Work instructions |
Every line in the records below between the one holding "Note: power is" and the one holding "run 2 against", inclusive, is to be set down exactly; all other lines are to be left out.

Stored items |
..............................

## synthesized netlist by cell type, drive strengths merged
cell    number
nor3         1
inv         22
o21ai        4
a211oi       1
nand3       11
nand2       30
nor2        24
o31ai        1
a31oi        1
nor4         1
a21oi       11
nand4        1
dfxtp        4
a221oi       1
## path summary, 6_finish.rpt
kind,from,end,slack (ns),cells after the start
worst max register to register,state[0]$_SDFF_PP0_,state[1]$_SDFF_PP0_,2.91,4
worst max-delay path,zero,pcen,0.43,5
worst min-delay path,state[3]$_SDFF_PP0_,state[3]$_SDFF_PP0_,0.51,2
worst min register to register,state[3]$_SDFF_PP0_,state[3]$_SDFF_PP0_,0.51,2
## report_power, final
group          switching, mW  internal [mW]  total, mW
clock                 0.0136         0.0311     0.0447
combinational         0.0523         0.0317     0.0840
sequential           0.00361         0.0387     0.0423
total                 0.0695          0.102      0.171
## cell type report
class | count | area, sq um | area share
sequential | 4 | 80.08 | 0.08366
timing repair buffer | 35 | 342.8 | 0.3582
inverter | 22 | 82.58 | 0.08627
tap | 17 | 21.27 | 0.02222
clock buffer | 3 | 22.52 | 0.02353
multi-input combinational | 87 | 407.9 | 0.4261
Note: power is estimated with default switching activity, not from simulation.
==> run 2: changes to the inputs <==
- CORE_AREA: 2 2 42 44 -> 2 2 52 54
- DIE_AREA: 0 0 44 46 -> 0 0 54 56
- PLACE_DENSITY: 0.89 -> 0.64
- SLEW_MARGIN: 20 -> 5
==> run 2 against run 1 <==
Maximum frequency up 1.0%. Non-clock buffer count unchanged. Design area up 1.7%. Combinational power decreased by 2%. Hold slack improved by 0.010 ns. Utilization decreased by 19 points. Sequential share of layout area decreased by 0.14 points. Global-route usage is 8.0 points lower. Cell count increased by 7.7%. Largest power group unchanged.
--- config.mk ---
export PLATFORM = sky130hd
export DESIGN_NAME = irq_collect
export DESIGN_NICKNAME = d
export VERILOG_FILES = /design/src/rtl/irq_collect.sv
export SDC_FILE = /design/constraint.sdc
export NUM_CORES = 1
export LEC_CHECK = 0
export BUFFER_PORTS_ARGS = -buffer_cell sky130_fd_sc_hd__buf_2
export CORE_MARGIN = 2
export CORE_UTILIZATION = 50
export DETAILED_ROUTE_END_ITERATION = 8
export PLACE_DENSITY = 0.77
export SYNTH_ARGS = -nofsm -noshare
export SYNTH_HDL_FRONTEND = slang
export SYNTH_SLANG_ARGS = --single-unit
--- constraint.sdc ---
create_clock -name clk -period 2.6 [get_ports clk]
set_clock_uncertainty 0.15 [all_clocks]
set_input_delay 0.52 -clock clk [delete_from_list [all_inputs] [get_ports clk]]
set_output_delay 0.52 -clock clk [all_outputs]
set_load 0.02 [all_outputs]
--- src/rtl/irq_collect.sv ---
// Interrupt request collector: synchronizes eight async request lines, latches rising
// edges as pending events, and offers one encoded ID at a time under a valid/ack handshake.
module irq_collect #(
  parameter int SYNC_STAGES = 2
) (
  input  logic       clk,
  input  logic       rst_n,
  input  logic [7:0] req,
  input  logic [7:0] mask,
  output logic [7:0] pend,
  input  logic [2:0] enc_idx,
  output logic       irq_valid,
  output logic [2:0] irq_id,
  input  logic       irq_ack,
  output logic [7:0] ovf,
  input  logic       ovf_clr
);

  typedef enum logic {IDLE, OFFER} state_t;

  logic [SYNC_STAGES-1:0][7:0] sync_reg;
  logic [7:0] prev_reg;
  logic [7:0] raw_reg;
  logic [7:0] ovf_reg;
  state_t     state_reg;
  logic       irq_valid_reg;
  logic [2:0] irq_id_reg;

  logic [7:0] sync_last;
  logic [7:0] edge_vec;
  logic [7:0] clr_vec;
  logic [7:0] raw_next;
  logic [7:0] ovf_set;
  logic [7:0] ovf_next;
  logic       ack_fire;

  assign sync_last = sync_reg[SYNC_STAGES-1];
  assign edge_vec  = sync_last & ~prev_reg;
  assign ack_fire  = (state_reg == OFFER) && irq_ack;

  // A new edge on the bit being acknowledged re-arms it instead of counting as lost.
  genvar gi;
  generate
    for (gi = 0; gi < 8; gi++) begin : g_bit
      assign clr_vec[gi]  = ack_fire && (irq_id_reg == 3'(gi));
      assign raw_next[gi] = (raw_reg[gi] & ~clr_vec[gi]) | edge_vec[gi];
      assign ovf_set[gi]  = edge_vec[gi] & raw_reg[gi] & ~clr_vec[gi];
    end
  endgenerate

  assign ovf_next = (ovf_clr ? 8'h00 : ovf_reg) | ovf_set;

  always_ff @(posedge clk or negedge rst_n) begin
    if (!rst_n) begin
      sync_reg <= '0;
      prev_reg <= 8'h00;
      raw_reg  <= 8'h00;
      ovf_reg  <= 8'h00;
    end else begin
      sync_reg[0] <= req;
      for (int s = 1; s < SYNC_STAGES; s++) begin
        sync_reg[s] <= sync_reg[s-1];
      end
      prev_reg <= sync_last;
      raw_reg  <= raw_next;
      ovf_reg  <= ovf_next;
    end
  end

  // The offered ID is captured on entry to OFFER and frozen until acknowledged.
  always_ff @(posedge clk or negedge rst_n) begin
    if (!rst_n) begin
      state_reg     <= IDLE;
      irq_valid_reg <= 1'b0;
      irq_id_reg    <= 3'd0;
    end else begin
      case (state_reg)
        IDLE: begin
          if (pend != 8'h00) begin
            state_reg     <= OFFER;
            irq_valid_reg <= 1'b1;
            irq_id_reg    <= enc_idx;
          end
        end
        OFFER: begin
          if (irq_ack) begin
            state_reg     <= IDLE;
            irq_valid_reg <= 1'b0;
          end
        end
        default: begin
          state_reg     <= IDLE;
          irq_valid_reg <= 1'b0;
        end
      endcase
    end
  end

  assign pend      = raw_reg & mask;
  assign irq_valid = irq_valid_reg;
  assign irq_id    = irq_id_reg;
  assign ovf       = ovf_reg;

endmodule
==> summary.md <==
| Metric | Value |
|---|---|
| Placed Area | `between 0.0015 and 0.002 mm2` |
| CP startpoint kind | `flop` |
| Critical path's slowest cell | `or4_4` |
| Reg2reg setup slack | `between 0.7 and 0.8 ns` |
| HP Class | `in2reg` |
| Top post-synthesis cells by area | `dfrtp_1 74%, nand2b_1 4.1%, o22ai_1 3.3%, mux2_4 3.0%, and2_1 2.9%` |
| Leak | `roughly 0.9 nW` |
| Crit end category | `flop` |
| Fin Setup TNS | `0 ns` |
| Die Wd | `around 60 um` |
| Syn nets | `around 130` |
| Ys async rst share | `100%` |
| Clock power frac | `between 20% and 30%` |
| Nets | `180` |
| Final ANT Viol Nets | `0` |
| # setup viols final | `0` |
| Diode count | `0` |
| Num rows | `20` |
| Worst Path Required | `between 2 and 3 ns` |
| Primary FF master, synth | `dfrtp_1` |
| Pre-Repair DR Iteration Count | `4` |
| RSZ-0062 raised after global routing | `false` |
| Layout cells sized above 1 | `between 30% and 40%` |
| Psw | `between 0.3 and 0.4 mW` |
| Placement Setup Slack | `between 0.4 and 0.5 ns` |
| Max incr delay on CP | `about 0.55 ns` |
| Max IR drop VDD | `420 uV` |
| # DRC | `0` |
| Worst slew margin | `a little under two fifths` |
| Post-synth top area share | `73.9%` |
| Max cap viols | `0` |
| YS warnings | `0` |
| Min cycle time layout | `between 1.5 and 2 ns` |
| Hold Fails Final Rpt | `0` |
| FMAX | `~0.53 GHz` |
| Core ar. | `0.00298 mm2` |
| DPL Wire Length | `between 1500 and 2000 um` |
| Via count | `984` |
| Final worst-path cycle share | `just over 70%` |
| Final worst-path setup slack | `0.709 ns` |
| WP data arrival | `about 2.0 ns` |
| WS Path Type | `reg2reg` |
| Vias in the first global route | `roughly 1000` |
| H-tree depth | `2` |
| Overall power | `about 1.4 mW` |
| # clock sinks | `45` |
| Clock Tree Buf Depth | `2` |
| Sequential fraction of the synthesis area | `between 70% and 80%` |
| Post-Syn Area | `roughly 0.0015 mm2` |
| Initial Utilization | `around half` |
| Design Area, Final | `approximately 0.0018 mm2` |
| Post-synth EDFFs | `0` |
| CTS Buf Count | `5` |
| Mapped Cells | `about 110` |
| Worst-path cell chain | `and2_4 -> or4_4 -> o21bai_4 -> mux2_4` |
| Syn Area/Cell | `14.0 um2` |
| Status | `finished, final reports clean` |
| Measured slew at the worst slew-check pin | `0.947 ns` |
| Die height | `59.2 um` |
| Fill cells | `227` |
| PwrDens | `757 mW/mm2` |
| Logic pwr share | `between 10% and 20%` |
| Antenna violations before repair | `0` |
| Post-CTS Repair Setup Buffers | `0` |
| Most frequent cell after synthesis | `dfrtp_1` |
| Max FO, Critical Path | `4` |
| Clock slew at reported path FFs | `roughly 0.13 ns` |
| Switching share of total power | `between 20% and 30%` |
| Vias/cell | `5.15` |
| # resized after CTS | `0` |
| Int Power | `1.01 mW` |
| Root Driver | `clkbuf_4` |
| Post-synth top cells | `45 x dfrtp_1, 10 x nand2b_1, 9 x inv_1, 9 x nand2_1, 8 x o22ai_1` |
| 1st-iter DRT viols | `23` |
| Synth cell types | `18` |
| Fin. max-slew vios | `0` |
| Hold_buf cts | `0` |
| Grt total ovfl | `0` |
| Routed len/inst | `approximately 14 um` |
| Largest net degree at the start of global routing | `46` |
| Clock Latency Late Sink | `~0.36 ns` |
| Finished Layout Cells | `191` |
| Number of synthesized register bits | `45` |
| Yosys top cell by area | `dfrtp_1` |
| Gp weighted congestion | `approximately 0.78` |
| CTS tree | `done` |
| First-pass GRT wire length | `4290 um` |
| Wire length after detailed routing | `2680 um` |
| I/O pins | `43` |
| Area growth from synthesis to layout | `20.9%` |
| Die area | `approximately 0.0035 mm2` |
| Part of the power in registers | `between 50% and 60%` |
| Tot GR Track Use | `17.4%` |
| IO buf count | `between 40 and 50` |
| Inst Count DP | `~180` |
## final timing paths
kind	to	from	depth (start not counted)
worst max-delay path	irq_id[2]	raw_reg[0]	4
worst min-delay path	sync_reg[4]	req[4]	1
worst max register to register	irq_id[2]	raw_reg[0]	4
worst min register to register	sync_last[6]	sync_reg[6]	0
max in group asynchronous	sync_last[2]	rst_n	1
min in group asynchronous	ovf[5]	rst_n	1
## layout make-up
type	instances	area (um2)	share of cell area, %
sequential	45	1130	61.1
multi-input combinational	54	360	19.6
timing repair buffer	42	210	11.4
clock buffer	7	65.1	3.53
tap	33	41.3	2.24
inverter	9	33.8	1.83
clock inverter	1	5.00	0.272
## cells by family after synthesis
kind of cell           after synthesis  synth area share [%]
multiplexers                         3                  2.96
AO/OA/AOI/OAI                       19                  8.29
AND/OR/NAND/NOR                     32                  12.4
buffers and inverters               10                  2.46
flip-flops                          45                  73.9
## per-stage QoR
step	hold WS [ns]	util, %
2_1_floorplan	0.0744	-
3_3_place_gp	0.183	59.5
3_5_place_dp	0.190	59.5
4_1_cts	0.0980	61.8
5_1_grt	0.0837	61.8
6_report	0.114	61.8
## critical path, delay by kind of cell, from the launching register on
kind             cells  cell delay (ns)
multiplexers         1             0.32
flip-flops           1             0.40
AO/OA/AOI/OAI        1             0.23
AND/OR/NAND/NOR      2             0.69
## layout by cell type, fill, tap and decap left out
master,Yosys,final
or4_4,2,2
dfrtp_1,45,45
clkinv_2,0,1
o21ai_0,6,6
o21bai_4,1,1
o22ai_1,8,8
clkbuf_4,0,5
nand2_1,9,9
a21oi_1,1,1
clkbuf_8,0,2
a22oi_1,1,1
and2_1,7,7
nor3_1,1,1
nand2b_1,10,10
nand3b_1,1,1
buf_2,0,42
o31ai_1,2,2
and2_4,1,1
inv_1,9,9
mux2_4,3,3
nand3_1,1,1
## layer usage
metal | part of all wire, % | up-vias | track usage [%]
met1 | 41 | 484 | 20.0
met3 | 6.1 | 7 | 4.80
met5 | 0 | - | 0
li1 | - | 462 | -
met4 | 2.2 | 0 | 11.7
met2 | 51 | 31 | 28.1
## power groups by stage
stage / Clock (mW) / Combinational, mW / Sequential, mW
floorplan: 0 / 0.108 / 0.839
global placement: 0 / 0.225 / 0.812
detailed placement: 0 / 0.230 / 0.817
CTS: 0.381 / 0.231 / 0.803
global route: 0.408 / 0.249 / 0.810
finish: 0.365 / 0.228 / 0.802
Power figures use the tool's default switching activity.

..............................

Reply to the task |
Note: power is estimated with default switching activity, not from simulation.
==> run 2: changes to the inputs <==
- CORE_AREA: 2 2 42 44 -> 2 2 52 54
- DIE_AREA: 0 0 44 46 -> 0 0 54 56
- PLACE_DENSITY: 0.89 -> 0.64
- SLEW_MARGIN: 20 -> 5
==> run 2 against run 1 <==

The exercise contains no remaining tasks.